📜  hadoop straming (1)

📅  最后修改于: 2023-12-03 15:31:05.720000             🧑  作者: Mango

Hadoop Streaming

Hadoop Streaming is a utility that comes with the Hadoop distribution. It allows you to create and run Map/Reduce jobs with any executable or script as the Mapper and/or the Reducer. The input and output to these jobs are streams of text data, which makes it easy to integrate with other tools like awk, sed, grep, etc.

How it works

Hadoop Streaming works by reading and writing data between the client and the Hadoop cluster using standard input and output streams.
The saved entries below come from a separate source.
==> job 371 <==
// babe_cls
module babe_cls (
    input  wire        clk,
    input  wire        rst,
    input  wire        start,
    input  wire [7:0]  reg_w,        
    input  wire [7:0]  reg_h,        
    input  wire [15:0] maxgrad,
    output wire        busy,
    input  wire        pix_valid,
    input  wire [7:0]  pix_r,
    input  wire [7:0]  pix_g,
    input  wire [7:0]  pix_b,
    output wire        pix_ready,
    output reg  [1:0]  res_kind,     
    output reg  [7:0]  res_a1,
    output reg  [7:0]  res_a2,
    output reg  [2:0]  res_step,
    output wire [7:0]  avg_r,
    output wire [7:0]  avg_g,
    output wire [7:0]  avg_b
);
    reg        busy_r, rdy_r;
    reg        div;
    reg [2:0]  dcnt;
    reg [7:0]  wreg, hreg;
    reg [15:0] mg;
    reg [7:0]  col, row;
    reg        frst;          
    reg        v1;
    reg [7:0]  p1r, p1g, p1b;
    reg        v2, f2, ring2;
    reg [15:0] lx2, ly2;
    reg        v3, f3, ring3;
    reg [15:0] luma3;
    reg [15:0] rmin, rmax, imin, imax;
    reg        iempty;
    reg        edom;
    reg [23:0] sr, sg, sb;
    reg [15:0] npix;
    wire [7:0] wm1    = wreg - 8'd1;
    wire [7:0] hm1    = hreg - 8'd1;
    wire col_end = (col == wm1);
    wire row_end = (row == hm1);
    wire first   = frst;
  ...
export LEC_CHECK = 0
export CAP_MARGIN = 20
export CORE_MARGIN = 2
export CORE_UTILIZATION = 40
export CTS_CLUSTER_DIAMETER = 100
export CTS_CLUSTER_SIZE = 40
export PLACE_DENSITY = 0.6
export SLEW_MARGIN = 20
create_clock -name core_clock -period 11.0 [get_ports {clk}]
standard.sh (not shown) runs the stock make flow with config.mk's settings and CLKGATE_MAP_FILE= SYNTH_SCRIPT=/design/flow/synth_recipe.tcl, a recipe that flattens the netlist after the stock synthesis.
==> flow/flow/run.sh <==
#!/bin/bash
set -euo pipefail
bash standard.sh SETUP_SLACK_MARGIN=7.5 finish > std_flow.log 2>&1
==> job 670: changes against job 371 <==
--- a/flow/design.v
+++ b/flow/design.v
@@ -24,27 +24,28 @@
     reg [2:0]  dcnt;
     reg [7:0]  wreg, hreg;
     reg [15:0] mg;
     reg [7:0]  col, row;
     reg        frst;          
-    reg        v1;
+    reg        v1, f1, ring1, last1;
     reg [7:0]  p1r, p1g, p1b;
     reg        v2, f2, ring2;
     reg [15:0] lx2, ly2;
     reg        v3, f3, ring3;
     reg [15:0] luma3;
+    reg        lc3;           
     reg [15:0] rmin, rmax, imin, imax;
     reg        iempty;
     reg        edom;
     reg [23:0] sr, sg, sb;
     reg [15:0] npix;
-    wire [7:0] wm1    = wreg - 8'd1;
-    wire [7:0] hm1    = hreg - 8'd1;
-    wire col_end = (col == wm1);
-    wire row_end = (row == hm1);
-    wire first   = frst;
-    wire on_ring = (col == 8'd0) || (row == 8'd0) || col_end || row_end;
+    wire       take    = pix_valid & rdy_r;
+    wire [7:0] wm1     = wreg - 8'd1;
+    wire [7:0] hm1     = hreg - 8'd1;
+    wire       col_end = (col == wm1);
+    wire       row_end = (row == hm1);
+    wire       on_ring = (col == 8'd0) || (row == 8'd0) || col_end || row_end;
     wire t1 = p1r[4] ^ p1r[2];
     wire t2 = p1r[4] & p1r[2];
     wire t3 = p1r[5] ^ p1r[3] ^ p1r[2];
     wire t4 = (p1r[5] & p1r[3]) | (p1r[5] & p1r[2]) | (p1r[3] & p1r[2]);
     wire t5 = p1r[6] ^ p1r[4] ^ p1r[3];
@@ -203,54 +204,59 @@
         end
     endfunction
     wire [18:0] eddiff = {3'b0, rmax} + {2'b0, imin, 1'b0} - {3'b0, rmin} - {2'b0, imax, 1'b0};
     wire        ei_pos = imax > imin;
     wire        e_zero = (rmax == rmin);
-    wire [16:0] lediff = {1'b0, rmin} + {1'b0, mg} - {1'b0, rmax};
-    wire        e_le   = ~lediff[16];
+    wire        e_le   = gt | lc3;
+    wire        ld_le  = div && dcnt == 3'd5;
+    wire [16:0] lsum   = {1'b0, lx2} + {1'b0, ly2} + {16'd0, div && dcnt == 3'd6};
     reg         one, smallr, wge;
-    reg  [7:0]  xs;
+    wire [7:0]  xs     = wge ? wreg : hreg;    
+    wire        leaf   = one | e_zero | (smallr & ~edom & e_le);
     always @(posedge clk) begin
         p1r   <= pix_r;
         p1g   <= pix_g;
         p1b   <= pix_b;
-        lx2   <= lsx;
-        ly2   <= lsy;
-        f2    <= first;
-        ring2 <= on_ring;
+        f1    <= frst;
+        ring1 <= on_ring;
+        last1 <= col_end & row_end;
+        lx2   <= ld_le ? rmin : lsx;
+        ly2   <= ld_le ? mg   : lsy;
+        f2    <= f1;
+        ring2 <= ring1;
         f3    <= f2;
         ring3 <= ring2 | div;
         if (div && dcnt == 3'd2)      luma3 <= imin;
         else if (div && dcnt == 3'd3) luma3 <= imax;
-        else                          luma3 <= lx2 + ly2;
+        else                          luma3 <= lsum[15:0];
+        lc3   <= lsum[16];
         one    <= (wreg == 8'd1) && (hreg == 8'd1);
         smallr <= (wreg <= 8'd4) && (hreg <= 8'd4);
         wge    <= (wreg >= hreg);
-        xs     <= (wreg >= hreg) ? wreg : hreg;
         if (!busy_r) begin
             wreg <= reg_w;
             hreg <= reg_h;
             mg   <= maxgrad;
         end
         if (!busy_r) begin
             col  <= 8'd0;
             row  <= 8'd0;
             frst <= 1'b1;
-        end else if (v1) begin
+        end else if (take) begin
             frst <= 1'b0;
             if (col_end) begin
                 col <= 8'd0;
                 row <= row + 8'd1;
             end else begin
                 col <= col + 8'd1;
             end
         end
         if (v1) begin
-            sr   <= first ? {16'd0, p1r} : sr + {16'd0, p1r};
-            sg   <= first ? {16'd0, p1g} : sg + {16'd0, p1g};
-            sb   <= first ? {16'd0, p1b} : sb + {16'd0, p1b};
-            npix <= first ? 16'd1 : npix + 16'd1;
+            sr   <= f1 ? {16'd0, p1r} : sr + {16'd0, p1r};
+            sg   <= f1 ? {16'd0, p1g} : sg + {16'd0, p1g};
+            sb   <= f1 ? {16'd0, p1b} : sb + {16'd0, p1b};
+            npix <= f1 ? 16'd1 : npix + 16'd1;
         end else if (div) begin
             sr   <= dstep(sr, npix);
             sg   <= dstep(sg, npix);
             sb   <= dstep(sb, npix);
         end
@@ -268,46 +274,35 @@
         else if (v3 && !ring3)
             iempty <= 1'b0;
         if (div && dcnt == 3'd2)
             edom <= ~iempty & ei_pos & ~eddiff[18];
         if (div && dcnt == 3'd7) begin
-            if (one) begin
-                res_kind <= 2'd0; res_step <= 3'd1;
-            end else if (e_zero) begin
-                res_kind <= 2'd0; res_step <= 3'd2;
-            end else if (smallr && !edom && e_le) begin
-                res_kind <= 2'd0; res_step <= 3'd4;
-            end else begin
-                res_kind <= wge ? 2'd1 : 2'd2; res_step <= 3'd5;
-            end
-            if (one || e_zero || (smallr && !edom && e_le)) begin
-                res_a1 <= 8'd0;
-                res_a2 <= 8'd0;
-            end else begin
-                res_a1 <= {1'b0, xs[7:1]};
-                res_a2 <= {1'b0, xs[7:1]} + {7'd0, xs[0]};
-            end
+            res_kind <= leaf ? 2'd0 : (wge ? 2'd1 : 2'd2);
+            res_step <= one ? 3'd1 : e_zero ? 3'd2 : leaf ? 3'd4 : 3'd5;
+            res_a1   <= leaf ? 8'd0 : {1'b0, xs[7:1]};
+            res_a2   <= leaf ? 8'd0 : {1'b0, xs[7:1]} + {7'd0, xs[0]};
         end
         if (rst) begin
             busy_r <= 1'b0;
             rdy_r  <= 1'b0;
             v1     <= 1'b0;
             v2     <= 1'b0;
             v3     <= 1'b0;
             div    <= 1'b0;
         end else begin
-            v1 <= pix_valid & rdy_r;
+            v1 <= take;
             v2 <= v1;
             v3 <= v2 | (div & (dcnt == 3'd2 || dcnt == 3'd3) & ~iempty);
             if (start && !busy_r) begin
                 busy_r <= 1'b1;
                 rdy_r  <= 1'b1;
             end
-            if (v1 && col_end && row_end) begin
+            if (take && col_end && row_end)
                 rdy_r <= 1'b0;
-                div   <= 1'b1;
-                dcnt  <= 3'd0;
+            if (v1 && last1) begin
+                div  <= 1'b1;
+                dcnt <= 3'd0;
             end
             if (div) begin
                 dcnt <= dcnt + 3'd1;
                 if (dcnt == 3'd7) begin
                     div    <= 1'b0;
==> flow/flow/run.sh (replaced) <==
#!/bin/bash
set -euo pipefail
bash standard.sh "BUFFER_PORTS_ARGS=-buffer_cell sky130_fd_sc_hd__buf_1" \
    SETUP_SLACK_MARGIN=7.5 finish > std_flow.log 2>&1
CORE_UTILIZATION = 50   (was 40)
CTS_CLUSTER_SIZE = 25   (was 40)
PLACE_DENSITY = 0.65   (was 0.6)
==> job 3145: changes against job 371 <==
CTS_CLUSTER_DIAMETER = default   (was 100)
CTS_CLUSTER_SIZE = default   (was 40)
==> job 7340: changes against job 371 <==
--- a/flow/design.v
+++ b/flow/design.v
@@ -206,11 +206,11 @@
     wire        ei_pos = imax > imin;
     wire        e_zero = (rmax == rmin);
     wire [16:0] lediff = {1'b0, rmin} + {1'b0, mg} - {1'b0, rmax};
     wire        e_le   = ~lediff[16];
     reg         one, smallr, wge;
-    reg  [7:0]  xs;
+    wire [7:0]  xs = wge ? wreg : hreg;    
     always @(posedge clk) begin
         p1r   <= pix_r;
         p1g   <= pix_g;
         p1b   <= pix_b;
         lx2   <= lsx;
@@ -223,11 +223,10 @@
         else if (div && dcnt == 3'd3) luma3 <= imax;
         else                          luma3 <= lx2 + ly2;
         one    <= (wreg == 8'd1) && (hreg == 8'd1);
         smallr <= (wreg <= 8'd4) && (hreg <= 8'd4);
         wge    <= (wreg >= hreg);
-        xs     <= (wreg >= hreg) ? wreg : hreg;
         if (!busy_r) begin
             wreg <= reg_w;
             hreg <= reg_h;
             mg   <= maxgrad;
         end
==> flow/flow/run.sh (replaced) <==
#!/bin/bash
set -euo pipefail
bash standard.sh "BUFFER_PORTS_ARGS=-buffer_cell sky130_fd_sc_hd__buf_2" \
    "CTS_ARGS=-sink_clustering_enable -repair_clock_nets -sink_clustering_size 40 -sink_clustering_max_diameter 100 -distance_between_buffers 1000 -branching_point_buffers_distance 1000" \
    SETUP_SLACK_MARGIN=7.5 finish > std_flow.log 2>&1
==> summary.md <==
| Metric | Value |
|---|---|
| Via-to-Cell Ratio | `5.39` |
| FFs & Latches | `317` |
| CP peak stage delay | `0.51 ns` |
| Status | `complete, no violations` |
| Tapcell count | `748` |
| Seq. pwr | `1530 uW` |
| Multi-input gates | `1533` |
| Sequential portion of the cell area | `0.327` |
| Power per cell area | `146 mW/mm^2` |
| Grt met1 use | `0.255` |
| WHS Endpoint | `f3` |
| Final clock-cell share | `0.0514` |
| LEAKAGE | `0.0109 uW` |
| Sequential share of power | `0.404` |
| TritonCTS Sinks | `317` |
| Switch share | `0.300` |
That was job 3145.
The client sends data to the Hadoop cluster using the standard input stream (stdin) and receives results from the Hadoop cluster using the standard output stream (stdout).

The streaming process is divided into two phases: the Map phase and the Reduce phase. During the Map phase, the input data is processed by the Mapper script. The Mapper script reads data from the standard input stream (stdin), processes it, and writes the output to the standard output stream (stdout).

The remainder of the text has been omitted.